A queste sollecitazioni ho risposto sempre con grande ponderazione, scambiata a volte per eccessiva prudenza. Ma chi mi conosce sa bene che preferisco la concretezza alle parole vuote.
Il dissesto e i conseguenti vincoli di bilancio, in questa fase di grande sofferenza sociale a valle della crisi pandemica, creerebbero ferite profonde e azzopperebbero immediatamente il desiderio di ripartenza che tutti noi abbiamo. Alle aspettative si sostituirebbe la frustrazione. I più deboli pagherebbero il prezzo più alto.

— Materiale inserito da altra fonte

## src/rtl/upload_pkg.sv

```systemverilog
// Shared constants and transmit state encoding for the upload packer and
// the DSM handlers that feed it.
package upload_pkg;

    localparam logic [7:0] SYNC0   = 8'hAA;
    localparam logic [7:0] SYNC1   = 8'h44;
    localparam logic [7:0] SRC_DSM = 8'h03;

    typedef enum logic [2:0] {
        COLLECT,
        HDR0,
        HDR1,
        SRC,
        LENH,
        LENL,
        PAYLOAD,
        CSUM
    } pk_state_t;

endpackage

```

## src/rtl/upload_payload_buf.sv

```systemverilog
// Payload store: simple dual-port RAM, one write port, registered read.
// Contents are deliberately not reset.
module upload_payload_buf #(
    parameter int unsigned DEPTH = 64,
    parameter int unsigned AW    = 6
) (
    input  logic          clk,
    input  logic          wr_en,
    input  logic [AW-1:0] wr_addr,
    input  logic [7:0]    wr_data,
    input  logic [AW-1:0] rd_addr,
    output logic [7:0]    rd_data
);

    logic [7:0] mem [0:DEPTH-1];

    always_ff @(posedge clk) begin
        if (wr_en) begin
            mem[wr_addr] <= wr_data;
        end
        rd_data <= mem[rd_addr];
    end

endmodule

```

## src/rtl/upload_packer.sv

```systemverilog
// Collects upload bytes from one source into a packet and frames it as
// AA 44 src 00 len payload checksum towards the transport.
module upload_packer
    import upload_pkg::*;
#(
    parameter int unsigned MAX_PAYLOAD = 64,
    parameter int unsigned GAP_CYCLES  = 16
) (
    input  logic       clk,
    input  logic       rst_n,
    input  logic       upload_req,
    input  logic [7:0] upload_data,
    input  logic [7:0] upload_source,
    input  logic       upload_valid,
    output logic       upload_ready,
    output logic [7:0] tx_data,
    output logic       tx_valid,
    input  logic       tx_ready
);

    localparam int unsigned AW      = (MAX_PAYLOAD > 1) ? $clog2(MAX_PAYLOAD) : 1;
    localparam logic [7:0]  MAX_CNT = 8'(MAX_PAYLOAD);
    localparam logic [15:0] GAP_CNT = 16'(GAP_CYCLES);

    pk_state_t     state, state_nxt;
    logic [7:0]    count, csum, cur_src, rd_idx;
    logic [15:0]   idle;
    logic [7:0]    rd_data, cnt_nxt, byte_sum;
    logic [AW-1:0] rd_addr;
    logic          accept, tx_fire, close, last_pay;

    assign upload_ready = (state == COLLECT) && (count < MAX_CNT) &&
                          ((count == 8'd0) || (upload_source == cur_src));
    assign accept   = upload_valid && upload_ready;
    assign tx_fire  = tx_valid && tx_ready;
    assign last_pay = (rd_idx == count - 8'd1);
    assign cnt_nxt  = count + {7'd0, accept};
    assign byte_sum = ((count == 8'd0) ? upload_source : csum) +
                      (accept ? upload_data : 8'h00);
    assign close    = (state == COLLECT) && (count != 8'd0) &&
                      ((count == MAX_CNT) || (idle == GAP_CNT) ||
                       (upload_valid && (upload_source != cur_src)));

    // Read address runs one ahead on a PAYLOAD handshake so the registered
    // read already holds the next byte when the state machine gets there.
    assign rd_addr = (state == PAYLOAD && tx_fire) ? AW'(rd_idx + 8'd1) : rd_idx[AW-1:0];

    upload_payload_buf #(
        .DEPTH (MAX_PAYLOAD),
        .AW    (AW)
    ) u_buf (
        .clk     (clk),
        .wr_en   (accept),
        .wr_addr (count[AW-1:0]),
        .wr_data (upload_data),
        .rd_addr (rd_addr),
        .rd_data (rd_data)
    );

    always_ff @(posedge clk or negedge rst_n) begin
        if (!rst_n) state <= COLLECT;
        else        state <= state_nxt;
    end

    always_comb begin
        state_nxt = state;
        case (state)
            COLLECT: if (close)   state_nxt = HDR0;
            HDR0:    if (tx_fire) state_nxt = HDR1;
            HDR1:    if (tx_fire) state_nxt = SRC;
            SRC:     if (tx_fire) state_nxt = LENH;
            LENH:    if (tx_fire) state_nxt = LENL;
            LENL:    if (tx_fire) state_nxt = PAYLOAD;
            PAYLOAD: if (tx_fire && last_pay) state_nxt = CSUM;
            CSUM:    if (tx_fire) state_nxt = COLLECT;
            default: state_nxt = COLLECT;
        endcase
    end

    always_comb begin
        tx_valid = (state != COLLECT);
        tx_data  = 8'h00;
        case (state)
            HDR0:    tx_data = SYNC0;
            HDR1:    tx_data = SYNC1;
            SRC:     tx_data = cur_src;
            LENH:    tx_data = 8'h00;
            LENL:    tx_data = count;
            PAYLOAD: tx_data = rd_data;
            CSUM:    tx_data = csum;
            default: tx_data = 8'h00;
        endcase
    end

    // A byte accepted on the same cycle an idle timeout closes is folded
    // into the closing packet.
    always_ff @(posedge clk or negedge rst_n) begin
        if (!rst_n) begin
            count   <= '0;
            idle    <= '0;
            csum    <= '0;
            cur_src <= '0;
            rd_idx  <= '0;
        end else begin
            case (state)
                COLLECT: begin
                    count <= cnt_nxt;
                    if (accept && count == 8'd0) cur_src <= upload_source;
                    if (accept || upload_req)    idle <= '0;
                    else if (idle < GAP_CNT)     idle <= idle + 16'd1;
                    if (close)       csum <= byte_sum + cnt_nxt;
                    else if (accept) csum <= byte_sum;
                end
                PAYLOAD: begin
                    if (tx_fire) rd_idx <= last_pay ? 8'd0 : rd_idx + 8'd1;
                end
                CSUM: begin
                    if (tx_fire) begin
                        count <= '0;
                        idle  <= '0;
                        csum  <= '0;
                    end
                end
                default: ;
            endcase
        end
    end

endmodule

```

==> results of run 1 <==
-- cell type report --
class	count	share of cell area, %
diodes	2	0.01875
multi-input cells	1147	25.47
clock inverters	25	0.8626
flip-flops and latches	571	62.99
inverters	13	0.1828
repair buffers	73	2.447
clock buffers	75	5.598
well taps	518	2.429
File: config.mk
export PLATFORM = sky130hd
export DESIGN_NAME = dynamic_lighting_scanner
export DESIGN_NICKNAME = d
export VERILOG_FILES = /design/src/rtl/dynamic_lighting_scanner.sv
export SDC_FILE = /design/constraint.sdc
export NUM_CORES = 1
export LEC_CHECK = 0
export ABC_AREA = 1
export BUFFER_PORTS_ARGS = -buffer_cell sky130_fd_sc_hd__buf_4
export CORE_MARGIN = 10
export CORE_UTILIZATION = 56
export CTS_CLUSTER_DIAMETER = 40
export DETAILED_ROUTE_END_ITERATION = 12
export PLACE_DENSITY = 0.88
export RECOVER_POWER = 25
export SLEW_MARGIN = 20
export SYNTH_ARGS = -nofsm -noshare
export SYNTH_HDL_FRONTEND = slang
export SYNTH_SLANG_ARGS = --single-unit
File: constraint.sdc
create_clock -name CLK -period 2.55 [get_ports CLK]
set_input_delay 0.51 -clock CLK [delete_from_list [all_inputs] [get_ports CLK]]
set_output_delay 0.51 -clock CLK [all_outputs]
set_load 0.05 [all_outputs]
===== src/rtl/sprite_line_scheduler.sv =====
// Per-scanline sprite evaluation and fetch sequencer: scans OAM for hits on the next line,
// then streams one graphics row per slot. Optional macro SPRITE_VFLIP_EN enables vertical flip.
module sprite_line_scheduler #(
  parameter int NUM_SPRITES = 64,
  parameter int MAX_SLOTS   = 8,
  parameter int SPRITE_H    = 16
) (
  input  logic                   clk,
  input  logic                   reset_n,
  input  logic                   start,
  input  logic [9:0]             line,
  output logic [7:0]             oam_addr,
  input  logic [31:0]            oam_rdata,
  output logic [10:0]            spr_addr,
  input  logic [31:0]            spr_rdata,
  output logic                   load_valid,
  output logic [2:0]             load_idx,
  output logic [31:0]            load_data,
  output logic [MAX_SLOTS*10-1:0] slot_x,
  output logic [MAX_SLOTS*3-1:0]  slot_pal,
  output logic [MAX_SLOTS-1:0]   slot_valid,
  output logic                   busy,
  output logic                   done,
  output logic                   overflow
);

  localparam int RW  = (SPRITE_H > 1) ? $clog2(SPRITE_H) : 1;
  localparam int CW  = $clog2(NUM_SPRITES + 1);
  localparam int HW  = $clog2(MAX_SLOTS + 1);
  localparam int SIW = (MAX_SLOTS > 1) ? $clog2(MAX_SLOTS) : 1;

  typedef enum logic [1:0] {IDLE, SCAN, FETCH} state_e;

  state_e                         state_q, state_d;
  logic [9:0]                     line_q, line_d;
  logic [CW-1:0]                  cnt_q, cnt_d;
  logic [7:0]                     oam_addr_q, oam_addr_d;
  logic [HW-1:0]                  hits_q, hits_d;
  logic [HW-1:0]                  fcnt_q, fcnt_d;
  logic [6:0]                     tile_q [MAX_SLOTS];
  logic [6:0]                     tile_d [MAX_SLOTS];
  logic [RW-1:0]                  row_q  [MAX_SLOTS];
  logic [RW-1:0]                  row_d  [MAX_SLOTS];
  logic [9:0]                     x_q    [MAX_SLOTS];
  logic [9:0]                     x_d    [MAX_SLOTS];
  logic [2:0]                     pal_q  [MAX_SLOTS];
  logic [2:0]                     pal_d  [MAX_SLOTS];
  logic                           load_valid_q, load_valid_d;
  logic [2:0]                     load_idx_q, load_idx_d;
  logic                           ld_hit_q, ld_hit_d;
  logic [MAX_SLOTS-1:0][9:0]      slot_x_q, slot_x_d;
  logic [MAX_SLOTS-1:0][2:0]      slot_pal_q, slot_pal_d;
  logic [MAX_SLOTS-1:0]           slot_valid_q, slot_valid_d;
  logic                           busy_q, busy_d;
  logic                           done_q, done_d;
  logic                           overflow_q, overflow_d;

  // Evaluation of the OAM entry returned this cycle (issued the cycle before).
  logic [9:0]    ev_row;
  logic          ev_hit;
  logic [RW-1:0] ev_frow;

  assign ev_row = line_q - oam_rdata[9:0];
  assign ev_hit = oam_rdata[31] && (ev_row < 10'(SPRITE_H));

`ifdef SPRITE_VFLIP_EN
  assign ev_frow = oam_rdata[27] ? (RW'(SPRITE_H - 1) - ev_row[RW-1:0]) : ev_row[RW-1:0];
`else
  logic unused_vflip;
  assign unused_vflip = oam_rdata[27];
  assign ev_frow      = ev_row[RW-1:0];
`endif

  logic [SIW-1:0] fidx;
  logic [SIW-1:0] aidx;
  logic           f_has;

  assign fidx  = fcnt_q[SIW-1:0];
  assign aidx  = hits_q[SIW-1:0];
  assign f_has = (state_q == FETCH) && (fcnt_q < hits_q);

  // Graphics address is driven during the issue cycle; data returns with the load cycle.
  assign spr_addr   = f_has ? ((11'(tile_q[fidx]) * 11'(SPRITE_H)) + 11'(row_q[fidx])) : 11'd0;
  assign oam_addr   = oam_addr_q;
  assign load_valid = load_valid_q;
  assign load_idx   = load_idx_q;
  assign load_data  = (load_valid_q && ld_hit_q) ? spr_rdata : 32'd0;
  assign slot_x     = slot_x_q;
  assign slot_pal   = slot_pal_q;
  assign slot_valid = slot_valid_q;
  assign busy       = busy_q;
  assign done       = done_q;
  assign overflow   = overflow_q;

  always_comb begin
    state_d      = state_q;
    line_d       = line_q;
    cnt_d        = cnt_q;
    oam_addr_d   = oam_addr_q;
    hits_d       = hits_q;
    fcnt_d       = fcnt_q;
    tile_d       = tile_q;
    row_d        = row_q;
    x_d          = x_q;
    pal_d        = pal_q;
    load_valid_d = 1'b0;
    load_idx_d   = load_idx_q;
    ld_hit_d     = 1'b0;
    slot_x_d     = slot_x_q;
    slot_pal_d   = slot_pal_q;
    slot_valid_d = slot_valid_q;
    busy_d       = busy_q;
    done_d       = 1'b0;
    overflow_d   = overflow_q;

    case (state_q)
      IDLE: begin
        if (start) begin
          state_d    = SCAN;
          line_d     = line;
          cnt_d      = '0;
          oam_addr_d = 8'd0;
          hits_d     = '0;
          overflow_d = 1'b0;
          busy_d     = 1'b1;
        end
      end
      SCAN: begin
        cnt_d = cnt_q + CW'(1);
        if (oam_addr_q != 8'(NUM_SPRITES - 1)) oam_addr_d = oam_addr_q + 8'd1;
        if (cnt_q != '0) begin
          if (ev_hit && (hits_q == HW'(MAX_SLOTS))) begin
            overflow_d = 1'b1;
            state_d    = FETCH;
            fcnt_d     = '0;
          end else begin
            if (ev_hit) begin
              tile_d[aidx] = oam_rdata[26:20];
              row_d[aidx]  = ev_frow;
              x_d[aidx]    = oam_rdata[19:10];
              pal_d[aidx]  = oam_rdata[30:28];
              hits_d       = hits_q + HW'(1);
            end
            if (cnt_q == CW'(NUM_SPRITES)) begin
              state_d = FETCH;
              fcnt_d  = '0;
            end
          end
        end
      end
      FETCH: begin
        fcnt_d = fcnt_q + HW'(1);
        if (fcnt_q < HW'(MAX_SLOTS)) begin
          // Empty slots still get a load so the shift register is cleared to transparent.
          load_valid_d       = 1'b1;
          load_idx_d         = 3'(fcnt_q);
          ld_hit_d           = f_has;
          slot_valid_d[fidx] = f_has;
          slot_x_d[fidx]     = f_has ? x_q[fidx] : 10'd0;
          slot_pal_d[fidx]   = f_has ? pal_q[fidx] : 3'd0;
        end else begin
          state_d = IDLE;
          busy_d  = 1'b0;
          done_d  = 1'b1;
        end
      end
      default: state_d = IDLE;
    endcase
  end

  always_ff @(posedge clk or negedge reset_n) begin
    if (!reset_n) begin
      state_q      <= IDLE;
      line_q       <= '0;
      cnt_q        <= '0;
      oam_addr_q   <= '0;
      hits_q       <= '0;
      fcnt_q       <= '0;
      for (int i = 0; i < MAX_SLOTS; i++) begin
        tile_q[i] <= '0;
        row_q[i]  <= '0;
        x_q[i]    <= '0;
        pal_q[i]  <= '0;
      end
      load_valid_q <= 1'b0;
      load_idx_q   <= '0;
      ld_hit_q     <= 1'b0;
      slot_x_q     <= '0;
      slot_pal_q   <= '0;
      slot_valid_q <= '0;
      busy_q       <= 1'b0;
      done_q       <= 1'b0;
      overflow_q   <= 1'b0;
    end else begin
      state_q      <= state_d;
      line_q       <= line_d;
      cnt_q        <= cnt_d;
      oam_addr_q   <= oam_addr_d;
      hits_q       <= hits_d;
      fcnt_q       <= fcnt_d;
      tile_q       <= tile_d;
      row_q        <= row_d;
      x_q          <= x_d;
      pal_q        <= pal_d;
      load_valid_q <= load_valid_d;
      load_idx_q   <= load_idx_d;
      ld_hit_q     <= ld_hit_d;
      slot_x_q     <= slot_x_d;
      slot_pal_q   <= slot_pal_d;
      slot_valid_q <= slot_valid_d;
      busy_q       <= busy_d;
      done_q       <= done_d;
      overflow_q   <= overflow_d;
    end
  end

endmodule


===== config.mk =====
export PLATFORM = sky130hd
export DESIGN_NAME = sprite_line_scheduler
export DESIGN_NICKNAME = d
export VERILOG_FILES = /design/src/rtl/sprite_line_scheduler.sv
export SDC_FILE = /design/constraint.sdc
export NUM_CORES = 1
export LEC_CHECK = 0
export ABC_AREA = 1
export CORE_UTILIZATION = 35
export DETAILED_ROUTE_END_ITERATION = 12
export DONT_BUFFER_PORTS = 1
export SLEW_MARGIN = 10
export SYNTH_ARGS = -nofsm -noshare
export SYNTH_HDL_FRONTEND = slang
export SYNTH_SLANG_ARGS = --single-unit

===== constraint.sdc =====
create_clock -name clk -period 4.8 [get_ports clk]
set_clock_uncertainty 0.2 [all_clocks]
set_input_delay 0.96 -clock clk [delete_from_list [all_inputs] [get_ports clk]]
set_output_delay 0.96 -clock clk [all_outputs]
set_load 0.02 [all_outputs]

==> summary.txt, run 1 <==
Run status
  – Status: finished, violations left
  – Failing checks: hold timing

Routing
  – Vias/cell: 5.24
  – WL met3: 3.50 mm
  – Metal2 WL: 21.9 mm
  – Initial DRC count: 1426
  – Wl on met1: 20.6 mm
  – Post-route ant nets: 0
  – DRC violations left: 0
  – Pre-Repair DR Iteration Count: 5
  – Vias after detailed routing: 13088
  – Final WL: 47.0 mm
  – WL/cell: 18.8 um
  – Highest metal used: met4

Clock tree
  – CTS Sinks: 347
  – Max Root-Sink Buffers: 3
  – CTS tree: built
  – H-tree Lvls: 2
  – Cts bufs inserted: 38
  – Clock latency on the worst-skew pair: 0.54 ns
  – Clk pin slew, worst setup/hold paths: 0.06 ns
  – Post-CTS Resized: 0
  – Post-CTS setup buffers: 0
  – Root buffer cell: clkbuf_16

Floorplan
  – Placeable Area: 44400 um2
  – Chip height: 215 um
  – DIE WIDTH: 215 um
  – Initial Utilization: 35.7%
  – Rows: 77
  – Top Ports: 247
  – Die area: 46200 um2

Worst setup path
  – Startpoint Class: register
  – Arrival @ worst endpoint: 3.27 ns
  – Kind of critical path: reg -> out
  – Crit path capture type: output port
  – Worst path cell trace: inv_1 > ha_1 > a21boi_0 > o211ai_1 > nand3_1 > buf_4 > a2111oi_1 > buf_4
  – Buf/Inv on CP: 3
  – Slowest cell delay on critical path: 0.64 ns
  – Critical path's most frequent cell: buf_4
  – Family with the most delay on the worst path: compound AO/OA/AOI/OAI gates
  – CP max FO: 12
  – CP max stage cell: a2111oi_1
  – Crit path required time: 3.64 ns

STA
  – Fin crit share: 92.2%
  – Worst slew pin tran: 0.982 ns
  – Fmax: 226 MHz
  – RSZ-0062 raised after global routing: false
  – Hold Slack: -0.0721 ns
  – Hold Violations, Final: 165
  – Final setup vio count: 0
  – Post-route minimum period: 4.43 ns
  – Final count of pins violating max slew: 0
  – Max_slew headroom: 34.4%
  – Final TNS setup: 0 ns

Finish
  – Layout cells sized above 1: 6.67%
  – Filler cell count: 4520
  – Synth-to-Final Area Change: 11.1%
  – Post-Layout Cell Count: 2496
  – Total Nets Final: 1976
  – Reg area: 8680 um2
  – N_diodes: 0
  – Footprint of the multi-input gates: 6220 um2

Synth
  – Ys Warns: 0
  – Simple-gate share of the synthesized area: 27.9%
  – Post-synth EDFFs: 0
  – Synth Net Count: 2027
  – Post-Syn Instances: 1931
  – Count leader, synth: nand2_1
  – Top cell type's share of synthesized area: 54.8%
  – Commonest cells post-synth: 717 x nand2_1, 347 x dfrtp_1, 237 x nand3_1, 134 x o21ai_0, 91 x inv_1
  – XOR/XNOR Fraction of Synth Area: 0.331%
  – Compound-gate portion of the synthesized area: 9.19%
  – Synth area leaders: dfrtp_1 55%, nand2_1 17%, nand3_1 7.5%
  – Synth Area in Adders: 1.55%
  – Top_reg_cell synth: dfrtp_1
  – Largest family of logic cells by synthesized area: simple AND/OR/NAND/NOR gates
  – Yosys cell types: 39
  – Syn_area_per_cell: 8.21 um2
  – Cell area after synthesis: 15900 um2
  – Yosys top cell by area: dfrtp_1
  – Ys async rst share: 100%
  – Multiplexer area fraction after synthesis: 0%
  – Sequential share of the synthesized area: 54.8%
  – Seq cells post-synth: 347

Power and ir drop
  – Power Density: 454 nW/um2
  – Power, Total: 7.99 mW
  – VDD IR max: 0.253 mV
  – Leakage: 8.95 nW

Placement
  – Gpl congestion: 0.800
  – Placed cell count: 2432
  – HPWL Detailed: 27.9 mm
  – PortBufs: 0

GRT
  – GRT overflow: 0
  – Gr usage total: 20.2%
  – Vias in the first global route: 12601
  – Global-route wire length before repair: 73.8 mm
  – Largest net degree at the start of global routing: 348
  – Initial antenna violation count: 0

Flow run
  – Max Cap Viol: 0

Hold path
  – Worst Hold Class: in -> async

Sarebbe una fase lontana dalla mia visione di società e dai miei valori.
Soltanto un intervento legislativo di riequilibrio – un immediato, incisivo e concreto “Patto per Napoli” – può garantire alla città un futuro di sviluppo. Un Patto privo di artifici contabili, colmo di realtà, basato su uno stralcio del debito con un commissario straordinario come fatto per Roma e un piano straordinario di investimenti nazionali e regionali. Un Patto per un nuovo slancio della comunità partenopea, coinvolta con le sue migliori risorse nell’amministrazione della città. Un Patto fra tutti coloro che vogliono bene a Napoli: imprenditori, civici, rappresentanti delle associazioni e del mondo del lavoro. Perché i soldi da soli non bastano, sono soltanto una precondizione: a Napoli servono anche risorse umane di primo livello, decise a impegnarsi per la rinascita della città, a cominciare dalla giunta comunale, che dovrà essere di altissimo profilo e con le mani libere. Altrimenti pensare che si cancellano i problemi scegliendo il sindaco comporterà soltanto il continuo ripetersi di quello che già viviamo.
Il campo largo delle forze progressiste che si è costituito a Napoli e ha animato il governo a cui ho partecipato grazie alla scelta del Presidente Conte, ha tutte le energie per guidare, su queste basi, lo sviluppo della città, anche con il sostegno della Regione Campania. Aggiungo però che la questione non riguarda solo il campo progressista. Dovrebbe investire l’intero arco istituzionale, da chi deciderà di candidarsi a sindaco per ogni parte politica al centrodestra, al Governo e al Parlamento. E dovrebbe palesarsi prima delle elezioni amministrative, per le urgenze già ricordate e per sgombrare il campo dall’equivoco che rappresenta un favore a questo o a quel sindaco. In ballo non ci sono tatticismi politici, guerre di posizione e carriere personali, che francamente mi provocano anche una certa inquietudine, a maggior ragione per le ulteriori difficoltà che rischiano di vivere Napoli e i napoletani aggravate dagli effetti della pandemia. In ballo c’è il futuro della città.
In questo quadro rinnovato, confermo quanto ho sempre detto: ognuno deve fare la sua parte. Ma al momento la mia disponibilità, in queste condizioni, sarebbe inutile perché non potrei fare quello che credo si debba fare: rispondere concretamente alle aspettative dei napoletani”.